### Work request
The required output is the complete listing, copied word for word.

=== Begin Enclosure ===

<file path="config.mk">
export PLATFORM = sky130hd
export DESIGN_NAME = shift_deser_flat
export DESIGN_NICKNAME = d
export VERILOG_FILES = /design/src/rtl/shift_deser_if.sv /design/src/rtl/shift_deser.sv /design/src/flat_wrapper.sv
export SDC_FILE = /design/constraint.sdc
export NUM_CORES = 1
export LEC_CHECK = 0
export CORE_MARGIN = 2
export CORE_UTILIZATION = 35
export DETAILED_ROUTE_END_ITERATION = 7
export DONT_BUFFER_PORTS = 1
export GPL_TIMING_DRIVEN = 0
export PLACE_DENSITY_LB_ADDON = 0.1
export SLEW_MARGIN = 10
export SYNTH_ARGS = -nofsm -noshare
export SYNTH_HDL_FRONTEND = slang
export SYNTH_SLANG_ARGS = --single-unit
</file>
<file path="constraint.sdc">
create_clock -name clk -period 4.3 [get_ports clk]
set_clock_uncertainty 0.15 [all_clocks]
set_input_delay 0.86 -clock clk [delete_from_list [all_inputs] [get_ports clk]]
set_output_delay 0.86 -clock clk [all_outputs]
set_load 0.005 [all_outputs]
</file>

=== End Enclosure ===

### Expected answer
<file path="config.mk">
export PLATFORM = sky130hd
export DESIGN_NAME = shift_deser_flat
export DESIGN_NICKNAME = d
export VERILOG_FILES = /design/src/rtl/shift_deser_if.sv /design/src/rtl/shift_deser.sv /design/src/flat_wrapper.sv
export SDC_FILE = /design/constraint.sdc
export NUM_CORES = 1
export LEC_CHECK = 0
export CORE_MARGIN = 2
export CORE_UTILIZATION = 35
export DETAILED_ROUTE_END_ITERATION = 7
export DONT_BUFFER_PORTS = 1
export GPL_TIMING_DRIVEN = 0
export PLACE_DENSITY_LB_ADDON = 0.1
export SLEW_MARGIN = 10
export SYNTH_ARGS = -nofsm -noshare
export SYNTH_HDL_FRONTEND = slang
export SYNTH_SLANG_ARGS = --single-unit
</file>
<file path="constraint.sdc">
create_clock -name clk -period 4.3 [get_ports clk]
set_clock_uncertainty 0.15 [all_clocks]
set_input_delay 0.86 -clock clk [delete_from_list [all_inputs] [get_ports clk]]
set_output_delay 0.86 -clock clk [all_outputs]
set_load 0.005 [all_outputs]
</file>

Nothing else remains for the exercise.